» What you are asked to do
Report each line from the data below that holds the word "placement".

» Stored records
────────────────────────────────────────
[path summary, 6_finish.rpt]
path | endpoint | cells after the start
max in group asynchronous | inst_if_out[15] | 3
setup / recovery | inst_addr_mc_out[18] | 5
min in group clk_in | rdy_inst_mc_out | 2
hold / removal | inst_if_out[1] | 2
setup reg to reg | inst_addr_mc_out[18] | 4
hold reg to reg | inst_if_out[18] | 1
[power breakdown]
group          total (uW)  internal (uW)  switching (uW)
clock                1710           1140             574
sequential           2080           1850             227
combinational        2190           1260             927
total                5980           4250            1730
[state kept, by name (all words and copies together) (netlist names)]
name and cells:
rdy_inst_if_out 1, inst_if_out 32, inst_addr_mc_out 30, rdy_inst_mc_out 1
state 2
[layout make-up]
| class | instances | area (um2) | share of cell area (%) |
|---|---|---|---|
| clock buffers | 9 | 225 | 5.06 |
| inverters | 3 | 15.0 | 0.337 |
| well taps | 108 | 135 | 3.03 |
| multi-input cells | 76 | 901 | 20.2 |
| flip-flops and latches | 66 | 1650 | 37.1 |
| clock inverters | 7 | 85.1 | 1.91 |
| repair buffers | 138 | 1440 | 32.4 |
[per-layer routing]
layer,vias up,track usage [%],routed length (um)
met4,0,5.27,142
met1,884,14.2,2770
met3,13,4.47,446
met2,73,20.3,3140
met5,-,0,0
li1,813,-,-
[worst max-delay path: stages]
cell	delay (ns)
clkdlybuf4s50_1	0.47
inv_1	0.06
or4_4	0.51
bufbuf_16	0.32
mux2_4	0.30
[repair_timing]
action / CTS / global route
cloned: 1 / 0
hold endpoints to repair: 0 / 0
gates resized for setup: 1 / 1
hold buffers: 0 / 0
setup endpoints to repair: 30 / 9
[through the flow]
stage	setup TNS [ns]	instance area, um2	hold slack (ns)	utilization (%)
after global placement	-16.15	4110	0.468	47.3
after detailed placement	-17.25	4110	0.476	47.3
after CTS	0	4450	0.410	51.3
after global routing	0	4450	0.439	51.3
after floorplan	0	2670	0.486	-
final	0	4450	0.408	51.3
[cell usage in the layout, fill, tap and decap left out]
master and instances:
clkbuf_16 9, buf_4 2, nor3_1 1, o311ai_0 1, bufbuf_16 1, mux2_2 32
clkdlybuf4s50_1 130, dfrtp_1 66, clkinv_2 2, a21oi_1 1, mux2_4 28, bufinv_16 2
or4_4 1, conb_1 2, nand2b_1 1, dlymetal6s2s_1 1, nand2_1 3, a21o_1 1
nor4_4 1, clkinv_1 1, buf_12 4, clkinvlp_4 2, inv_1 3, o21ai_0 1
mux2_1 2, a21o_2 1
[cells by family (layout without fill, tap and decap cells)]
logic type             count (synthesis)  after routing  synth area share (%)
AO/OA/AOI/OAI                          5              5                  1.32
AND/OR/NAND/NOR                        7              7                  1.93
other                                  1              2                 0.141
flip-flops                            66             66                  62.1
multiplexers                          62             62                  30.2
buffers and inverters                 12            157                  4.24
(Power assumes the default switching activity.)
`src/rtl/vm_pkg.sv`:
```
// Shared types and helpers for the vending-machine controller: FSM state
// encoding and one-hot coin decoding.
package vm_pkg;

    typedef enum logic [2:0] {
        IDLE,
        RECEIVE,
        CHECK,
        DISPENSE,
        REFUND
    } vm_state_t;

    localparam logic [2:0] COIN_5  = 3'b001;
    localparam logic [2:0] COIN_10 = 3'b010;
    localparam logic [2:0] COIN_20 = 3'b100;

    // Any code that is not exactly one of the three coins is worth nothing.
    function automatic logic [4:0] coin_value(input logic [2:0] money);
        case (money)
            COIN_5:  return 5'd5;
            COIN_10: return 5'd10;
            COIN_20: return 5'd20;
            default: return 5'd0;
        endcase
    endfunction

endpackage

```
`src/rtl/vm_stock.sv`:
```
// Per-item stock counters: bulk reload on restock, single decrement on dispense,
// and an empty flag for the currently selected item.
module vm_stock #(
    parameter int NUM_ITEMS  = 4,
    parameter int ITEM_W     = $clog2(NUM_ITEMS),
    parameter int STOCK_W    = 4,
    parameter int STOCK_INIT = 8
) (
    input  logic              clk,
    input  logic              reset,
    input  logic              restock,
    input  logic              dec,
    input  logic [ITEM_W-1:0] sel,
    output logic              empty
);
    logic [STOCK_W-1:0] stock [NUM_ITEMS];

    // NOTE: this array is reset because its power-up contents are architectural
    // state; plain data memories without a defined start value should not be.
    always_ff @(posedge clk or posedge reset) begin
        if (reset) begin
            for (int i = 0; i < NUM_ITEMS; i++) stock[i] <= STOCK_W'(STOCK_INIT);
        end else if (restock) begin
            for (int i = 0; i < NUM_ITEMS; i++) stock[i] <= STOCK_W'(STOCK_INIT);
        end else if (dec) begin
            stock[sel] <= stock[sel] - 1'b1;
        end
    end

    assign empty = (stock[sel] == '0);

endmodule

```
`src/rtl/vending_machine_param.sv`:
```
// Parametrised vending-machine controller with credit carry-over, saturation
// and an insufficient-funds hold. Define VM_STOCK_EN for per-item stock tracking.
module vending_machine_param
    import vm_pkg::*;
#(
    parameter int NUM_ITEMS  = 4,
    parameter int ITEM_W     = $clog2(NUM_ITEMS),
    parameter int CREDIT_W   = 8,
    parameter int MAX_CREDIT = 200,
    parameter logic [NUM_ITEMS*CREDIT_W-1:0] ITEM_PRICE = {8'd45, 8'd20, 8'd12, 8'd3},
    parameter int STOCK_W    = 4,
    parameter int STOCK_INIT = 8
) (
    input  logic                 clk,
    input  logic                 reset,
    input  logic                 start,
    input  logic [ITEM_W-1:0]    item_in,
    input  logic [2:0]           money,
    input  logic                 done_money,
    input  logic                 cancel,
    input  logic                 continue_buy,
    input  logic                 restock,
    output logic                 done,
    output logic [NUM_ITEMS-1:0] item_out,
    output logic [CREDIT_W-1:0]  change,
    output logic                 coin_reject,
    output logic                 insufficient,
    output logic                 sold_out
);
    vm_state_t           state_q, state_d;
    logic [CREDIT_W-1:0] credit_q, credit_d;
    logic [ITEM_W-1:0]   sel_q, sel_d;
    logic                reject_d, insuff_d, sold_d, sold_q;
    logic                sel_empty, stock_dec;
    logic [CREDIT_W-1:0] price_sel;
    logic [CREDIT_W:0]   credit_sum;
    logic                coin_valid;

    function automatic logic [CREDIT_W-1:0] price_of(input logic [ITEM_W-1:0] idx);
        return ITEM_PRICE[int'(idx)*CREDIT_W +: CREDIT_W];
    endfunction

    assign price_sel  = price_of(sel_q);
    assign coin_valid = (coin_value(money) != 5'd0);
    // One extra bit so the saturation test sees the true sum.
    assign credit_sum = {1'b0, credit_q} + (CREDIT_W+1)'(coin_value(money));
    assign stock_dec  = (state_q == DISPENSE);

`ifdef VM_STOCK_EN
    vm_stock #(
        .NUM_ITEMS (NUM_ITEMS),
        .ITEM_W    (ITEM_W),
        .STOCK_W   (STOCK_W),
        .STOCK_INIT(STOCK_INIT)
    ) u_stock (
        .clk    (clk),
        .reset  (reset),
        .restock(restock && (state_q == IDLE)),
        .dec    (stock_dec),
        .sel    (sel_q),
        .empty  (sel_empty)
    );
`else
    // Infinite stock: the sold-out path can never fire.
    logic unused_stock;
    assign unused_stock = restock ^ stock_dec;
    assign sel_empty    = 1'b0;
`endif

    // NOTE: every variable gets a default before the case so no path leaves one
    // unassigned, which would otherwise infer a latch.
    always_comb begin
        state_d  = state_q;
        credit_d = credit_q;
        sel_d    = sel_q;
        reject_d = 1'b0;
        insuff_d = 1'b0;
        sold_d   = 1'b0;
        case (state_q)
            IDLE: begin
                credit_d = '0;
                if (start) begin
                    sel_d   = item_in;
                    state_d = RECEIVE;
                end
            end
            RECEIVE: begin
                if (cancel) begin
                    state_d = REFUND;
                end else begin
                    if (coin_valid) begin
                        if (credit_sum <= (CREDIT_W+1)'(MAX_CREDIT)) credit_d = credit_sum[CREDIT_W-1:0];
                        else reject_d = 1'b1;
                    end
                    if (done_money) state_d = CHECK;
                end
            end
            CHECK: begin
                if (sel_empty) begin
                    sold_d  = 1'b1;
                    state_d = REFUND;
                end else if (credit_q < price_sel) begin
                    insuff_d = 1'b1;
                    state_d  = RECEIVE;
                end else begin
                    state_d = DISPENSE;
                end
            end
            DISPENSE: begin
                if (continue_buy) begin
                    credit_d = credit_q - price_sel;
                    sel_d    = item_in;
                    state_d  = RECEIVE;
                end else begin
                    credit_d = '0;
                    state_d  = IDLE;
                end
            end
            REFUND: begin
                credit_d = '0;
                state_d  = IDLE;
            end
            default: state_d = IDLE;
        endcase
    end

    // NOTE: sequential state uses non-blocking assignments so every register
    // samples pre-edge values regardless of statement order.
    always_ff @(posedge clk or posedge reset) begin
        if (reset) begin
            state_q      <= IDLE;
            credit_q     <= '0;
            sel_q        <= '0;
            coin_reject  <= 1'b0;
            insufficient <= 1'b0;
            sold_q       <= 1'b0;
        end else begin
            state_q      <= state_d;
            credit_q     <= credit_d;
            sel_q        <= sel_d;
            coin_reject  <= reject_d;
            insufficient <= insuff_d;
            sold_q       <= sold_d;
        end
    end

    assign sold_out = sold_q;

    // Transaction outputs decode registered state only; CHECK guarantees no underflow.
    always_comb begin
        done     = 1'b0;
        item_out = '0;
        change   = '0;
        if (state_q == DISPENSE) begin
            done     = 1'b1;
            item_out = NUM_ITEMS'(1) << sel_q;
            change   = credit_q - price_sel;
        end else if (state_q == REFUND) begin
            done   = 1'b1;
            change = credit_q;
        end
    end

endmodule

```
[config.mk]
export PLATFORM = sky130hd
export DESIGN_NAME = uart_rx_fifo_v2
export DESIGN_NICKNAME = d
export VERILOG_FILES = /design/src/rtl/uart_pkg.sv /design/src/rtl/uart_rx_fifo_v2_strobe_cond.sv /design/src/rtl/uart_rx_fifo_v2.sv
export SDC_FILE = /design/constraint.sdc
export NUM_CORES = 1
export LEC_CHECK = 0
export ABC_AREA = 1
export BUFFER_PORTS_ARGS = -buffer_cell sky130_fd_sc_hd__buf_2
export CORE_ASPECT_RATIO = 0.5
export CORE_MARGIN = 4
export CORE_UTILIZATION = 55
export CTS_CLUSTER_DIAMETER = 40
export DETAILED_ROUTE_END_ITERATION = 10
export PLACE_DENSITY = 0.73
export SLEW_MARGIN = 10
export SYNTH_ARGS = -nofsm -noshare
export SYNTH_HDL_FRONTEND = slang
export SYNTH_SLANG_ARGS = --single-unit
[constraint.sdc]
create_clock -name clk -period 3.44 [get_ports clk]
set_clock_uncertainty 0.2 [all_clocks]
set_input_delay 0.688 -clock clk [delete_from_list [all_inputs] [get_ports clk]]
set_output_delay 0.688 -clock clk [all_outputs]
set_load 0.05 [all_outputs]
[src/rtl/uart_pkg.sv]
// Shared UART defaults: FIFO geometry and the bit positions of the per-word
// receive error flags.
package uart_pkg;
   localparam int DATA_WIDTH_DEF = 8;
   localparam int DEPTH_DEF      = 16;
   localparam int ERR_PAR        = 1;
   localparam int ERR_FRM        = 0;
endpackage

[src/rtl/uart_rx_fifo_v2_strobe_cond.sv]
// Strobe conditioning: passes a strobe straight through, or reduces it to a
// one-cycle pulse on its rising edge when EDGE_MODE is 1.
module strobe_cond #(
   parameter int EDGE_MODE = 1
) (
   input  logic clk,
   input  logic rst,
   input  logic strobe,
   output logic pulse
);
   logic strobe_d;

   always_ff @(posedge clk or posedge rst) begin
      if (rst) strobe_d <= 1'b0;
      else     strobe_d <= strobe;
   end

   generate
      if (EDGE_MODE != 0) begin : g_edge
         assign pulse = strobe & ~strobe_d;
      end else begin : g_level
         assign pulse = strobe;
      end
   endgenerate
endmodule

[src/rtl/uart_rx_fifo_v2.sv]
// UART receive FIFO with registered read data, threshold and sticky overrun.
// Define UART_RX_FIFO_ERR_EN to store {parity_err, frame_err} with each word.
module uart_rx_fifo_v2
   import uart_pkg::*;
#(
   parameter int DATA_WIDTH = DATA_WIDTH_DEF,
   parameter int DEPTH      = DEPTH_DEF,
   parameter int EDGE_MODE  = 1,
   localparam int ADDR_WIDTH = $clog2(DEPTH)
) (
   input  logic                  clk,
   input  logic                  rst,
   input  logic                  wr_en,
   input  logic [DATA_WIDTH-1:0] data_in,
   input  logic [1:0]            err_in,
   input  logic                  rd_en,
   input  logic [ADDR_WIDTH:0]   thresh,
   input  logic                  clr_ovr,
   output logic [DATA_WIDTH-1:0] data_out,
   output logic [1:0]            err_out,
   output logic                  empty,
   output logic                  full,
   output logic [ADDR_WIDTH:0]   level,
   output logic                  thresh_hit,
   output logic                  overrun
);
   localparam logic [ADDR_WIDTH:0] FULL_LVL = (ADDR_WIDTH+1)'(DEPTH);

`ifdef UART_RX_FIFO_ERR_EN
   localparam int EW = DATA_WIDTH + 2;
`else
   localparam int EW = DATA_WIDTH;
`endif

   logic                  we, re, wr_acc, rd_acc;
   logic [ADDR_WIDTH-1:0] wr_ptr, rd_ptr;
   logic [ADDR_WIDTH:0]   lvl_q;
   logic [EW-1:0]         mem [DEPTH];
   logic [EW-1:0]         wdata, rdata_q;

   strobe_cond #(.EDGE_MODE(EDGE_MODE)) u_wr_cond (
      .clk(clk), .rst(rst), .strobe(wr_en), .pulse(we));
   strobe_cond #(.EDGE_MODE(EDGE_MODE)) u_rd_cond (
      .clk(clk), .rst(rst), .strobe(rd_en), .pulse(re));

   // Full blocks the write and empty blocks the read, which yields the
   // read-wins-when-full and write-wins-when-empty behaviour directly.
   assign wr_acc = we & ~full;
   assign rd_acc = re & ~empty;

`ifdef UART_RX_FIFO_ERR_EN
   assign wdata   = {err_in[ERR_PAR], err_in[ERR_FRM], data_in};
   assign err_out = {rdata_q[DATA_WIDTH+1], rdata_q[DATA_WIDTH]};
`else
   logic unused_err;
   assign unused_err = ^err_in;
   assign wdata      = data_in;
   assign err_out    = 2'b00;
`endif
   assign data_out = rdata_q[DATA_WIDTH-1:0];

   // Storage has no reset; contents are meaningless once the pointers clear.
   always_ff @(posedge clk) begin
      if (wr_acc) mem[wr_ptr] <= wdata;
   end

   always_ff @(posedge clk or posedge rst) begin
      if (rst) begin
         wr_ptr  <= '0;
         rd_ptr  <= '0;
         lvl_q   <= '0;
         rdata_q <= '0;
         overrun <= 1'b0;
      end else begin
         if (wr_acc) wr_ptr <= wr_ptr + 1'b1;
         if (rd_acc) begin
            rd_ptr  <= rd_ptr + 1'b1;
            rdata_q <= mem[rd_ptr];
         end
         if (wr_acc && !rd_acc)      lvl_q <= lvl_q + 1'b1;
         else if (rd_acc && !wr_acc) lvl_q <= lvl_q - 1'b1;
         if (we && full)   overrun <= 1'b1;
         else if (clr_ovr) overrun <= 1'b0;
      end
   end

   assign level      = lvl_q;
   assign empty      = (lvl_q == '0);
   assign full       = (lvl_q == FULL_LVL);
   assign thresh_hit = (thresh != '0) && (lvl_q >= thresh);
endmodule
==> flow_summary_export.csv <==
group,metric,value,unit
clock_network,cts.htree.levels,4,
finish,utilization,65.9,%
finish,drive_above_1_share,12.3,%
logic_synthesis,synth_edf_count,128,
worst_setup_path,crit_arrival,1910,ps
global_route,antenna_found_initial,0,
drt,route.detailed.drc,0,
worst_setup_path,slowest_stage,"dfrtp_1",
worst_setup_path,rr_worst_depth,15,
logic_synthesis,yosysWarnings,0,
placed_design,placed_cells,889,
global_route,grt_max_degree,67,
global_route,grt_pass1_wl,23.5,mm
logic_synthesis,netlist_top_cells_area,"edfxtp_1 56%, nand2_1 12%, dfrtp_1 8.7%, nand3_1 7.2%, inv_1 6.7%",
timing,fin_crit,2800,ps
worst_setup_path,r2r_setup_slack,760,ps
min_path,worstHoldEndpoint,"u_rd_cond.strobe_d",
drt,via_per_inst,5.22,
clock_network,post_cts_resize_count,0,
timing,slew_viol_final,0,
min_path,worstHoldPathType,"input port to register",
logic_synthesis,ys_seq_area_share,64.3,%
logic_synthesis,synth_seq_cells,152,
worst_setup_path,r2r-end,"level[4]",
finish,antenna_cells,0,
timing,fin_crit_sh,81.3,%
logic_synthesis,synth_area,6910,um^2
clock_network,post-cts-setup-buffer-count,0,
logic_synthesis,yosys_most_used_dff,"edfxtp_1",
drt,routed_wl,14.5,mm
logic_synthesis,synth_cells,697,
global_route,grt_pass1_vias,4756,
timing,hold-worst-slack,193,ps
worst_setup_path,crit_chain,"ha_1, a21oi_1, o21ai_0, a211oi_1, nor2_1, buf_2",
finish,nets,778,
placed_design,port_buffers,34,
drt,drtIter0Drc,411,
global_route,track_usage,21.1,%
logic_synthesis,synth_compound_area_share,1.03,%
finish,register_area,4450,um^2
finish,final_cells,921,
die,die_x,167,um
timing,hold_viol,0,
logic_synthesis,synthMuxAreaShare,0,%
finish,syn2layout_area_growth,15.0,%
worst_setup_path,critPathMaxStageDelay,460,ps
clock_network,clockRootBuffer,"clkbuf_16",
finish,fillerInstances,898,
timing,setup_violations,0,
logic_synthesis,synth_area_per_cell,9.91,um^2
worst_setup_path,start_kind,"register",
status,status,"finished clean",
logic_synthesis,synth_fa_ha_area_share,2.82,%
placed_design,postPlaceCellArea,7290,um^2
worst_setup_path,reg2reg_from,"level[2]",
die,start_util,57.3,%
logic_synthesis,yosysUniqueCellTypes,25,
min_path,hold_start,"rd_en",
clock_network,cts.clk_slew.worst_paths,60,ps
pwr,ir_drop,0.629,mV
die,dieHeight,87.3,um
worst_setup_path,critPathRequiredTime,2550,ps
drt,dr_total_vias,4807,
logic_synthesis,synth_top_family_by_area,"simple AND/OR/NAND/NOR gates",
global_route,grt-ovfl-total,0,
placed_design,routabilityCongestion,0.845,
logic_synthesis,yosysTopAreaCell,"edfxtp_1",
finish,multiInputGateArea,1810,um^2
clock_network,cts_tree,"yes",
clock_network,clock_sinks,152,
die,core,12100,um^2
placed_design,detailed_place_hpwl,9.02,mm
timing,tns,0,ps
pwr,power_leakage,0.00364,uW
flow_run,drv_cap,0,
finish,final_common_cell,"nand2_1",
worst_setup_path,crit_type,"register to output port",
drt,wl_per_cell,15.8,um
logic_synthesis,synth_top_cell_area_share,55.6,%
drt,drtAntennaViolNets,0,
timing,slew_headroom,39.1,%
logic_synthesis,synth-simple-area-share,21.1,%
timing,clock.fmax,357,MHz
logic_synthesis,synthXorXnorAreaFrac,1.14,%
logic_synthesis,synthArstFlopShare,15.8,%
clock_network,cts_inserted_buffers,17,
die,ios,39,
min_path,hold_depth,1,
drt,drt_pre_antenna_iters,5,
worst_setup_path,cp-end-kind,"output port",
pwr,power_density,844,nW/um^2
finish,design_area,7940,um^2
clock_network,clockBufferDepth,2,
die,rows,28,
finish,layout_common_cells,"219 x nand2_1, 128 x edfxtp_1, 124 x inv_1",
clock_network,clk_latency,410,ps
die,dieArea,14500,um^2
timing,rsz0062_at_grt,"false",
timing,worstMarginPinSlew,913,ps
worst_setup_path,cp_max_fo,6,
clock_network,holdBufCountCts,0,
-- layer usage --
metal,track usage (%),part of all wire [%]
met1,28.1,44
met2,35.0,46
met3,5.08,8.5
met4,6.83,1.5
met5,0,0
-- synthesized netlist by cell type, drive strengths merged, types with 2 or more instances --
master	n
nand2	221
buf	29
inv	127
clkinv	2
nor2	13
edfxtp	128
a21oi	4
nand3	100
nor3	13
xor2	8
dfrtp	24
o21ai	6
ha	14
-- critical path: cells and delay by family, from the launching register on --
family                     cells  cell delay (ps)
and+or+nand+nor                1               60
DFF                            1              460
buffers and inverters          1              210
AOI/OAI and AO/OA              3              440
adders and majority gates      1              340
-- per-stage QoR --
stage	worst slack (ps)	power [uW]
2_1_floorplan	601	4090
3_3_place_gp	656	4610
3_5_place_dp	592	4670
4_1_cts	649	6720
5_1_grt	490	7090
6_report	642	6710
-- how the worst max path moves through the flow --
stage	start	end	slack, ps	depth (start not counted)
2_1_floorplan	thresh[4]	thresh_hit	600	6
3_3_place_gp	wr_en	level[4]	660	14
3_5_place_dp	wr_en	level[4]	590	14
4_1_cts	level[4]	thresh_hit	650	6
5_1_grt	level[4]	thresh_hit	490	6
6_report	level[4]	thresh_hit	640	6
-- power breakdown --
group,switching [uW],leakage (uW),internal [uW],total [uW]
logic,1680,0.00189,661,2340
registers,143,0.00144,2200,2340
clock network,732,0.000311,1290,2020
-- kinds of logic (layout without fill, tap and decap cells) --
group,after synthesis,after routing
other,1,2
buffers and inverters,159,217
XOR/XNOR,9,9
flip-flops,152,152
AO/OA/AOI/OAI,13,13
adder cells (fa/ha/maj),15,15
AND/OR/NAND/NOR,348,348
-- state kept, by name, indices dropped and copies added, names as in the netlist --
signal and count:
data_out 8, rd_ptr 4, u_rd_cond.strobe_d 1, overrun 1, level 5, mem 128
wr_ptr 4, u_wr_cond.strobe_d 1
-- final cells by class --
cell class	count	share of cell area [%]
clock buffers	17	5.36
clock inverters	15	2.85
inverters	129	6.10
multi-input cells	387	22.8
flip-flops and latches	152	56.0
well taps	165	2.60
repair buffers	56	4.38
No activity file was read; power rests on OpenSTA's default activity.
[src/flat_wrapper.sv]
// flat-port wrapper written by rule: the top's interface ports become plain ports
module instr_fetch_unit_flat import instr_fetch_unit_pkg::*;
#(
    parameter int unsigned           ADDR_WIDTH  = 32,
    parameter int unsigned           INSTR_WIDTH = 32,
    parameter logic [ADDR_WIDTH-1:0] RESET_PC    = 32'h0000_0000
)
  (clk, rst_n, bus_imem_req, bus_imem_addr, bus_instr_valid, bus_instr, bus_opcode, bus_pc, bus_pc_plus4, bus_imem_ack, bus_imem_rdata, bus_redirect_valid, bus_redirect_target, bus_instr_ready);
  instr_fetch_unit_if #(.ADDR_WIDTH(ADDR_WIDTH), .INSTR_WIDTH(INSTR_WIDTH)) bus_i ();
  input logic clk;
  input logic rst_n;
  output wire logic [$bits(bus_i.imem_req)-1:0] bus_imem_req;
  output wire logic [$bits(bus_i.imem_addr)-1:0] bus_imem_addr;
  output wire logic [$bits(bus_i.instr_valid)-1:0] bus_instr_valid;
  output wire logic [$bits(bus_i.instr)-1:0] bus_instr;
  output wire logic [$bits(bus_i.opcode)-1:0] bus_opcode;
  output wire logic [$bits(bus_i.pc)-1:0] bus_pc;
  output wire logic [$bits(bus_i.pc_plus4)-1:0] bus_pc_plus4;
  input wire logic [$bits(bus_i.imem_ack)-1:0] bus_imem_ack;
  input wire logic [$bits(bus_i.imem_rdata)-1:0] bus_imem_rdata;
  input wire logic [$bits(bus_i.redirect_valid)-1:0] bus_redirect_valid;
  input wire logic [$bits(bus_i.redirect_target)-1:0] bus_redirect_target;
  input wire logic [$bits(bus_i.instr_ready)-1:0] bus_instr_ready;
  assign bus_imem_req = bus_i.imem_req;
  assign bus_imem_addr = bus_i.imem_addr;
  assign bus_instr_valid = bus_i.instr_valid;
  assign bus_instr = bus_i.instr;
  assign bus_opcode = bus_i.opcode;
  assign bus_pc = bus_i.pc;
  assign bus_pc_plus4 = bus_i.pc_plus4;
  assign bus_i.imem_ack = bus_imem_ack;
  assign bus_i.imem_rdata = bus_imem_rdata;
  assign bus_i.redirect_valid = bus_redirect_valid;
  assign bus_i.redirect_target = bus_redirect_target;
  assign bus_i.instr_ready = bus_instr_ready;
  instr_fetch_unit #(.ADDR_WIDTH(ADDR_WIDTH), .INSTR_WIDTH(INSTR_WIDTH), .RESET_PC(RESET_PC)) u_core (.clk(clk), .rst_n(rst_n), .bus(bus_i));
endmodule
────────────────────────────────────────
» Task solution
after global placement	-16.15	4110	0.468	47.3
after detailed placement	-17.25	4110	0.476	47.3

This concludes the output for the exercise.